Ohranlegeplastik

Abstehende Ohrmuscheln beeinträchtigen die seelische Gesundheit bereits in Kinderjahren.
Häufig beginnen Spott und Hänseleien im Kindesalter, aber auch Erwachsene leiden hierunter. Etwa vier Millionen Deutsche haben abstehende Ohren. Die Korrektur abstehender Ohrmuscheln ist somit einer der am häufigsten durchgeführten Eingriffe der ästhetischen Chirurgie.

Ästhetische Gesichtsoperationen finden zwar erst in den letzten Jahren eine zunehmende Akzeptanz in der Gesellschaft; dies gilt jedoch nicht für die Ohranlegeplastik. Diese ist bereits seit langem und auch bei Kindern voll gesellschaftlich akzeptiert. Das Ergebnis ist in der Regel außerordentlich gewinnbringend für den Patienten. Hänseleien bei Kindern werden vermieden und das Selbstwertgefühl wird in jedem Lebensalter deutlich gestärkt. Die häufigste Ursache für eine abstehende Ohrmuschel ist eine vermindert ausgebildete Faltenbildung der Ohrmuschel. Diese kann durch verschiedene spezielle Naht- und Schnitttechniken unter der Haut normalisiert werden.
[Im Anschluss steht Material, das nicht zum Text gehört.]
[config.mk]
export PLATFORM = sky130hd
export DESIGN_NAME = pipe_ctrl
export DESIGN_NICKNAME = d
export VERILOG_FILES = /design/src/rtl/pipe_ctrl_pkg.sv /design/src/rtl/pipe_ctrl_wdog.sv /design/src/rtl/pipe_ctrl.sv
export SDC_FILE = /design/constraint.sdc
export NUM_CORES = 1
export LEC_CHECK = 0
export CORE_MARGIN = 1.5
export CORE_UTILIZATION = 26
export DETAILED_ROUTE_END_ITERATION = 8
export GPL_TIMING_DRIVEN = 0
export MAX_ROUTING_LAYER = met4
export PLACE_DENSITY = 0.84
export SLEW_MARGIN = 20
export SYNTH_ARGS = -nofsm -noshare
export SYNTH_HDL_FRONTEND = slang
export SYNTH_SLANG_ARGS = --single-unit
export TNS_END_PERCENT = 30
[constraint.sdc]
create_clock -name clk -period 2.3 [get_ports clk]
set_input_delay 0.345 -clock clk [delete_from_list [all_inputs] [get_ports clk]]
set_output_delay 0.345 -clock clk [all_outputs]
set_load 0.01 [all_outputs]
Das Ohr ist bereits im 6. Lebensjahr zu 90% ausgewachsen und verändert anschließend seine Form nicht mehr wesentlich. So ist die Ohranlegeplastik ab dem 5-6. Lebensjahr möglich und auch empfohlen. Der Eingriff wird in der Regel ambulant durchgeführt. Ein Ohrmuschel­verband verbleibt für 4-6 Tage, und im Anschluss wird für 14 Tage nachts ein Stirnband getragen. Die Fäden hinter der Ohrmuschel werden nach 8-10 Tagen entfernt, oder es werden selbstauflösende Fäden verwendet. Die Schwellung und Rötung der Ohrmuscheln bildet sich nach etwa 7-14 Tagen zurück.